A new AI tool built by researchers in Massachusetts can now show doctors exactly how much radiation travels through a prostate cancer patient's body during treatment — in just 23 seconds. The tool, called DiffuDose, could help tailor therapy to each person instead of giving everyone the same dose.

Right now, most patients receiving a type of treatment called radiopharmaceutical therapy — where cancer-fighting drugs are injected into the body — get a one-size-fits-all amount of radiation. But a team at the University of Massachusetts Amherst says that approach leaves room for improvement.

"Everybody gets the same dose," said Joyita Dutta, a professor in the Riccio College of Engineering at UMass Amherst. "That essentially leaves the therapy's potential untapped. Measuring how much radiation each tissue actually absorbs is the key to personalizing treatment."

Radiopharmaceutical therapy was approved by the FDA to treat late-stage prostate cancer in 2022. Prostate cancer is the second most common cancer in American men, after skin cancer, affecting 1 in 8 men during their lifetimes. For patients whose cancer has spread, the five-year survival rate is around 40 percent.

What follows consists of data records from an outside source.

===== src/core/chgp_top.sv =====
// Contract
// - battery only and above depletion: close battery switch, bias regulator off.
// - system overload opens battery switch until input source attaches again.
// - host setting battery switch off bit opens the battery switch.
// - attach, write zero, watchdog, register reset, wake edge close switch, clear bit.
// - boost starts on battery ok, input low, pin high, config 10, 30ms.
// - source type reads 11 while boost is active.
// - boost level defaults to 5.1V and follows the four-bit select field.
// - boost fault sets fault bit 6 and asserts the interrupt.
// - input above battery plus margin closes blocking switch, charge mode on.
// - bias regulator on after undervoltage, sleep condition and 220ms delay.
// - any bias condition false keeps high impedance idle, regulator off.
// - qualified input sets power good bit, drives pin low, interrupts.
// - failed poor source check retries every 2 seconds.
// - after power good, detection runs on attach unless host holds idle.
// - detection reports source type, loads limit; host may overwrite limit.
// - contact detect first, then primary or non-standard detection.
// - primary detection drives 40ms; D- low is host, high charging port.
// - host port 500mA status 01, charging port 3A status 10.
// - non-standard per divider class status 10; none gives 00 and 500mA.
// - force bit runs detection at 100mA, clears itself, applies new limit.
//
// The implementer's own choices: the AXI4-Lite slave port and the address map.
`timescale 1ns/1ns
`default_nettype none
module chgp_top #(
  parameter chgp_pkg::chgp_tmr_t BOOST_DLY_CYC = chgp_pkg::chgp_tmr_t'(chgp_pkg::BOOST_DLY_CYC),
  parameter chgp_pkg::chgp_tmr_t BIAS_DLY_CYC  = chgp_pkg::chgp_tmr_t'(chgp_pkg::BIAS_DLY_CYC),
  parameter chgp_pkg::chgp_tmr_t CONTACT_CYC   = chgp_pkg::chgp_tmr_t'(chgp_pkg::CONTACT_CYC),
  parameter chgp_pkg::chgp_tmr_t DCD_TMO_CYC   = chgp_pkg::chgp_tmr_t'(chgp_pkg::DCD_TMO_CYC),
  parameter chgp_pkg::chgp_tmr_t RETRY_CYC     = chgp_pkg::chgp_tmr_t'(chgp_pkg::RETRY_CYC)
) (
  input  wire logic                  CORE_CLK,        // core clock
  input  wire logic                  SYS_RST,         // async reset, high
  input  wire chgp_pkg::chgp_sense_t SENSE,           // comparator levels
  input  wire logic                  BOOST_PIN,       // boost enable pin
  input  wire logic                  SHIP_WAKE_PIN,   // wake from shipping
  input  wire logic                  WDOG_EXPIRED,    // watchdog expiry pulse
  output logic                       BATTERY_SWITCH,  // battery switch closed
  output logic                       BIAS_REG_EN,     // internal bias regulator on
  output logic                       HIGH_IMP_IDLE,   // idle, regulator off
  output logic                       INPUT_BLOCKING_SWITCH, // input switch closed
  output logic                       CHARGE_MODE,     // charge mode on
  output logic                       BOOST_EN,        // boost running
  output logic [3:0]                 BOOST_LEVEL_SELECT, // boost level code
  output logic                       POWER_GOOD_N_PIN, // low when good
  output logic                       INT_PULSE,       // interrupt event
  output logic [2:0]                 ILIM_ACTIVE,     // limit in force
  output chgp_pkg::chgp_dpdm_t       DPDM_DRV,        // D+/D- drivers
  input  wire logic [7:0]            S_AXI_AWADDR,    // write address
  input  wire logic                  S_AXI_AWVALID,   // write address valid
  output logic                       S_AXI_AWREADY,   // write address ready
  input  wire logic [31:0]           S_AXI_WDATA,     // write data
  input  wire logic [3:0]            S_AXI_WSTRB,     // byte enables
  input  wire logic                  S_AXI_WVALID,    // write data valid
  output logic                       S_AXI_WREADY,    // write data ready
  output logic [1:0]                 S_AXI_BRESP,     // write response
  output logic                       S_AXI_BVALID,    // write response valid
  input  wire logic                  S_AXI_BREADY,    // write response ready
  input  wire logic [7:0]            S_AXI_ARADDR,    // read address
  input  wire logic                  S_AXI_ARVALID,   // read address valid
  output logic                       S_AXI_ARREADY,   // read address ready
  output logic [31:0]                S_AXI_RDATA,     // read data
  output logic [1:0]                 S_AXI_RRESP,     // read response
  output logic                       S_AXI_RVALID,    // read data valid
  input  wire logic                  S_AXI_RREADY     // read data ready
);

  typedef struct packed {
    logic                 aw_ok;
    logic [7:0]           aw_addr;
    logic                 w_ok;
    logic [7:0]           w_data;
    logic                 w_strb0;
    logic                 bvalid;
    logic [1:0]           bresp;
    logic                 rvalid;
    logic [7:0]           rdata;
    logic [1:0]           rresp;
    logic                 high_impedance_idle;
    logic [2:0]           lim;
    logic [1:0]           chgcfg;
    logic [1:0]           wdog;
    logic [3:0]           boost_level_select;
    logic                 force_det;
    logic                 sw_off;
    logic                 sw_trip;
    logic                 sw_on;
    logic                 vin_d;
    logic                 wake_d;
    logic [1:0]           src;
    logic                 pg;
    logic                 bfault;
    logic                 irq;
    logic                 boost_on;
    chgp_pkg::chgp_tmr_t  boost_cnt;
    logic                 bias_on;
    chgp_pkg::chgp_tmr_t  bias_cnt;
    chgp_pkg::chgp_qual_e qst;
    chgp_pkg::chgp_tmr_t  qual_cnt;
    chgp_pkg::chgp_det_e  dst;
    chgp_pkg::chgp_tmr_t  det_cnt;
    logic                 det_pend;
  } chgp_state_t;

  chgp_state_t s_r;
  chgp_state_t s_nxt;

  logic       wr_go;
  logic       rd_go;
  logic       attach;
  logic       wake_rise;
  logic       boost_req;
  logic       bias_cond;
  logic [7:0] wd;
  logic [7:0] rmux;
  logic       rhit;

  assign S_AXI_AWREADY         = !s_r.aw_ok && !s_r.bvalid;
  assign S_AXI_WREADY          = !s_r.w_ok && !s_r.bvalid;
  assign S_AXI_ARREADY         = !s_r.rvalid;
  assign S_AXI_BVALID          = s_r.bvalid;
  assign S_AXI_BRESP           = s_r.bresp;
  assign S_AXI_RVALID          = s_r.rvalid;
  assign S_AXI_RRESP           = s_r.rresp;
  assign S_AXI_RDATA           = {24'h000000, s_r.rdata};
  assign BATTERY_SWITCH        = s_r.sw_on;
  assign BIAS_REG_EN           = s_r.bias_on;
  assign HIGH_IMP_IDLE         = !s_r.bias_on;
  assign INPUT_BLOCKING_SWITCH = s_r.vin_d && SENSE.vin_above_sleep;
  assign CHARGE_MODE           = s_r.vin_d && SENSE.vin_above_sleep;
  assign BOOST_EN              = s_r.boost_on;
  assign BOOST_LEVEL_SELECT    = s_r.boost_level_select;
  assign POWER_GOOD_N_PIN      = !s_r.pg;
  assign INT_PULSE             = s_r.irq;
  // limit held at 100mA while detection runs
  assign ILIM_ACTIVE = (s_r.dst != chgp_pkg::D_IDLE) ? chgp_pkg::ILIM_100MA : s_r.lim;
  assign DPDM_DRV.dp_isrc   = (s_r.dst == chgp_pkg::D_DCD_ON) || (s_r.dst == chgp_pkg::D_DCD_WAIT);
  assign DPDM_DRV.dm_pulldn = (s_r.dst == chgp_pkg::D_DCD_ON) || (s_r.dst == chgp_pkg::D_DCD_WAIT);
  assign DPDM_DRV.dp_vsrc   = (s_r.dst == chgp_pkg::D_PRI);
  assign DPDM_DRV.dm_isink  = (s_r.dst == chgp_pkg::D_PRI);

  always_comb begin
    rhit = 1'b1;
    rmux = 8'h00;
    unique case (S_AXI_ARADDR)
      chgp_pkg::ADDR_INLIM:  rmux = {s_r.high_impedance_idle, 4'h0, s_r.lim};
      chgp_pkg::ADDR_CHGCFG: rmux = {2'h0, s_r.chgcfg, 4'h0};
      chgp_pkg::ADDR_TIMER:  rmux = {2'h0, s_r.wdog, 4'h0};
      chgp_pkg::ADDR_BOOST:  rmux = {s_r.boost_level_select, 4'h0};
      chgp_pkg::ADDR_MISC:   rmux = {s_r.force_det, 1'b0, s_r.sw_off, 5'h00};
      chgp_pkg::ADDR_STATUS: rmux = {(s_r.boost_on ? chgp_pkg::SRC_BOOST : s_r.src),
                                     3'h0, s_r.pg, 2'h0};
      chgp_pkg::ADDR_FAULT:  rmux = {1'b0, s_r.bfault, 6'h00};
      default:               rhit = 1'b0;
    endcase
  end

  always_comb begin
    s_nxt     = s_r;
    wd        = s_r.w_data;
    wr_go     = s_r.aw_ok && s_r.w_ok && !s_r.bvalid;
    rd_go     = S_AXI_ARVALID && !s_r.rvalid;
    attach    = SENSE.vin_above_uvlo && !s_r.vin_d;
    wake_rise = SHIP_WAKE_PIN && !s_r.wake_d;
    s_nxt.vin_d  = SENSE.vin_above_uvlo;
    s_nxt.wake_d = SHIP_WAKE_PIN;
    s_nxt.irq    = 1'b0;

    // bus channels
    if (S_AXI_AWVALID && S_AXI_AWREADY) begin
      s_nxt.aw_ok   = 1'b1;
      s_nxt.aw_addr = S_AXI_AWADDR;
    end
    if (S_AXI_WVALID && S_AXI_WREADY) begin
      s_nxt.w_ok    = 1'b1;
      s_nxt.w_data  = S_AXI_WDATA[7:0];
      s_nxt.w_strb0 = S_AXI_WSTRB[0];
    end
    if (s_r.bvalid && S_AXI_BREADY) begin
      s_nxt.bvalid = 1'b0;
    end
    if (s_r.rvalid && S_AXI_RREADY) begin
      s_nxt.rvalid = 1'b0;
    end
    if (rd_go) begin
      s_nxt.rvalid = 1'b1;
      s_nxt.rdata  = rmux;
      s_nxt.rresp  = rhit ? chgp_pkg::RESP_OKAY : chgp_pkg::RESP_SLVERR;
      if (S_AXI_ARADDR == chgp_pkg::ADDR_FAULT) begin
        s_nxt.bfault = 1'b0;
      end
    end

    // shipping mode wake events close the switch again
    if (attach || WDOG_EXPIRED || wake_rise) begin
      s_nxt.sw_off = 1'b0;
    end
    // re-attach of the input releases an overload trip
    if (attach) begin
      s_nxt.sw_trip = 1'b0;
    end

    if (wr_go) begin
      s_nxt.aw_ok  = 1'b0;
      s_nxt.w_ok   = 1'b0;
      s_nxt.bvalid = 1'b1;
      s_nxt.bresp  = chgp_pkg::RESP_OKAY;
      unique case (s_r.aw_addr)
        chgp_pkg::ADDR_INLIM: begin
          if (s_r.w_strb0) begin
            s_nxt.high_impedance_idle = wd[chgp_pkg::FLD_HIZ];
            s_nxt.lim = wd[chgp_pkg::FLD_LIM +: 3];
          end
        end
        chgp_pkg::ADDR_CHGCFG: begin
          if (s_r.w_strb0 && wd[chgp_pkg::FLD_REGRST]) begin
            s_nxt.high_impedance_idle       = 1'b0;
            s_nxt.lim       = chgp_pkg::LIM_RST;
            s_nxt.chgcfg    = chgp_pkg::CHGCFG_RST;
            s_nxt.wdog      = chgp_pkg::WDOG_RST;
            s_nxt.boost_level_select    = chgp_pkg::BOOST_LEVEL_SELECT_RST;
            s_nxt.force_det = 1'b0;
            s_nxt.sw_off    = 1'b0;
          end else if (s_r.w_strb0) begin
            s_nxt.chgcfg = wd[chgp_pkg::FLD_CHGCFG +: 2];
          end
        end
        chgp_pkg::ADDR_TIMER: begin
          if (s_r.w_strb0) begin
            s_nxt.wdog = wd[chgp_pkg::FLD_WDOG +: 2];
          end
        end
        chgp_pkg::ADDR_BOOST: begin
          if (s_r.w_strb0) begin
            s_nxt.boost_level_select = wd[chgp_pkg::FLD_BOOST_LEVEL_SELECT +: 4];
          end
        end
        chgp_pkg::ADDR_MISC: begin
          if (s_r.w_strb0) begin
            s_nxt.force_det = wd[chgp_pkg::FLD_FORCE];
            s_nxt.sw_off    = wd[chgp_pkg::FLD_SW_OFF];
          end
        end
        default: begin
          s_nxt.bresp = chgp_pkg::RESP_SLVERR;
        end
      endcase
    end

    // battery switch
    if (SENSE.sys_overload) begin
      s_nxt.sw_trip = 1'b1;
    end
    s_nxt.sw_on = SENSE.bat_above_depl && !s_nxt.sw_off && !s_nxt.sw_trip;

    // boost start conditions and delay
    boost_req = SENSE.bat_above_low && !SENSE.vin_above_sleep && BOOST_PIN
                && (s_r.chgcfg == chgp_pkg::CHGCFG_BOOST);
    if (!boost_req) begin
      s_nxt.boost_cnt = '0;
      s_nxt.boost_on  = 1'b0;
    end else if (s_r.boost_cnt == BOOST_DLY_CYC - 1'b1) begin
      s_nxt.boost_on = 1'b1;
    end else begin
      s_nxt.boost_cnt = s_r.boost_cnt + 1'b1;
    end
    if (s_r.boost_on && SENSE.boost_fault) begin
      s_nxt.bfault = 1'b1;
      if (!s_r.bfault) begin
        s_nxt.irq = 1'b1;
      end
    end

    // bias regulator enable
    bias_cond = SENSE.vin_above_uvlo && !s_r.high_impedance_idle
                && (s_r.boost_on ? !SENSE.vin_above_sleep : SENSE.vin_above_sleep);
    if (!bias_cond) begin
      s_nxt.bias_cnt = '0;
      s_nxt.bias_on  = 1'b0;
    end else if (s_r.bias_cnt == BIAS_DLY_CYC - 1'b1) begin
      s_nxt.bias_on = 1'b1;
    end else begin
      s_nxt.bias_cnt = s_r.bias_cnt + 1'b1;
    end

    // input source qualification
    unique case (s_r.qst)
      chgp_pkg::Q_IDLE: begin
        if (s_r.bias_on) begin
          s_nxt.qst = chgp_pkg::Q_CHECK;
        end
      end
      chgp_pkg::Q_CHECK: begin
        if (!SENSE.vin_overvolt && SENSE.poor_src_ok) begin
          s_nxt.qst      = chgp_pkg::Q_GOOD;
          s_nxt.pg       = 1'b1;
          s_nxt.irq      = 1'b1;
          s_nxt.det_pend = 1'b1;
        end else if (!SENSE.vin_overvolt) begin
          s_nxt.qst      = chgp_pkg::Q_RETRY;
          s_nxt.qual_cnt = '0;
        end
      end
      chgp_pkg::Q_RETRY: begin
        if (s_r.qual_cnt == RETRY_CYC - 1'b1) begin
          s_nxt.qst = chgp_pkg::Q_CHECK;
        end else begin
          s_nxt.qual_cnt = s_r.qual_cnt + 1'b1;
        end
      end
      chgp_pkg::Q_GOOD: begin
        if (SENSE.vin_overvolt) begin
          s_nxt.qst = chgp_pkg::Q_CHECK;
          s_nxt.pg  = 1'b0;
        end
      end
    endcase
    if (!s_r.bias_on) begin
      s_nxt.qst      = chgp_pkg::Q_IDLE;
      s_nxt.pg       = 1'b0;
      s_nxt.det_pend = 1'b0;
    end

    // D+/D- source detection
    s_nxt.det_cnt = s_r.det_cnt + 1'b1;
    unique case (s_r.dst)
      chgp_pkg::D_IDLE: begin
        s_nxt.det_cnt = '0;
        if (s_r.pg && !s_r.high_impedance_idle && (s_r.det_pend || s_r.force_det)) begin
          s_nxt.dst      = chgp_pkg::D_DCD_ON;
          s_nxt.det_pend = 1'b0;
          s_nxt.src      = chgp_pkg::SRC_NONE;
        end
      end
      chgp_pkg::D_DCD_ON: begin
        if (s_r.det_cnt == CONTACT_CYC - 1'b1) begin
          s_nxt.dst     = chgp_pkg::D_DCD_WAIT;
          s_nxt.det_cnt = '0;
        end
      end
      chgp_pkg::D_DCD_WAIT: begin
        s_nxt.det_cnt = '0;
        if (SENSE.dp_low) begin
          s_nxt.dst = chgp_pkg::D_PRI;
        end else if (s_r.det_cnt == DCD_TMO_CYC - 1'b1) begin
          s_nxt.dst = chgp_pkg::D_NSTD;
        end else begin
          s_nxt.det_cnt = s_r.det_cnt + 1'b1;
        end
      end
      chgp_pkg::D_PRI: begin
        if (s_r.det_cnt == CONTACT_CYC - 1'b1) begin
          s_nxt.dst       = chgp_pkg::D_IDLE;
          s_nxt.force_det = 1'b0;
          if (SENSE.dm_high) begin
            s_nxt.src = chgp_pkg::SRC_ADAPTER;
            s_nxt.lim = chgp_pkg::ILIM_3A;
          end else begin
            s_nxt.src = chgp_pkg::SRC_HOST;
            s_nxt.lim = chgp_pkg::ILIM_500MA;
          end
        end
      end
      chgp_pkg::D_NSTD: begin
        s_nxt.dst       = chgp_pkg::D_IDLE;
        s_nxt.force_det = 1'b0;
        s_nxt.src       = chgp_pkg::SRC_ADAPTER;
        unique case (SENSE.nstd_class)
          chgp_pkg::NSTD_DIV1: s_nxt.lim = chgp_pkg::ILIM_2A;
          chgp_pkg::NSTD_DIV2: s_nxt.lim = chgp_pkg::ILIM_2A;
          chgp_pkg::NSTD_DIV3: s_nxt.lim = chgp_pkg::ILIM_1A;
          default: begin
            s_nxt.src = chgp_pkg::SRC_NONE;
            s_nxt.lim = chgp_pkg::ILIM_500MA;
          end
        endcase
      end
      default: begin
        s_nxt.dst = chgp_pkg::D_IDLE;
      end
    endcase
    if (!s_r.pg) begin
      s_nxt.dst = chgp_pkg::D_IDLE;
      s_nxt.src = chgp_pkg::SRC_NONE;
    end
  end

  always_ff @(posedge CORE_CLK or posedge SYS_RST) begin
    if (SYS_RST) begin
      s_r        <= '0;
      s_r.lim    <= chgp_pkg::LIM_RST;
      s_r.chgcfg <= chgp_pkg::CHGCFG_RST;
      s_r.wdog   <= chgp_pkg::WDOG_RST;
      s_r.boost_level_select <= chgp_pkg::BOOST_LEVEL_SELECT_RST;
      s_r.qst    <= chgp_pkg::Q_IDLE;
      s_r.dst    <= chgp_pkg::D_IDLE;
    end else begin
      s_r <= s_nxt;
    end
  end

endmodule // chgp_top
`default_nettype wire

The challenge is that the best way to measure how radiation spreads through the body — called dosimetry — is accurate but slow. It can take hours per patient, which is too long for doctors to use it in real time.

DiffuDose solves that problem by combining two AI programs. One creates a rough estimate of radiation spread, and the other refines it into a detailed, full-resolution map. The tool matched the gold-standard accuracy in under 23 seconds per patient, and it outperformed six other competing methods across multiple organs including the kidneys and liver.

"Pixel by pixel in a full image, you could see how the dose was distributed across the body," Dutta said. "That's what really helps you personalize the treatment." With this information, doctors could adjust how much drug to give a patient or how often to administer it.

The team published their findings in IEEE Transactions on Radiation and Plasma Medical Sciences. Graduate student Bowen Lei was the first author on the paper. The research also included collaborators from UMass Chan Medical School, Massachusetts General Hospital, and the Institute of Nuclear Medicine in Bethesda, Maryland.

Dutta says her next step is a collaboration with UMass Chan Medical School to combine the AI models with patient blood tests, which could help doctors understand even earlier how well a patient is responding to treatment.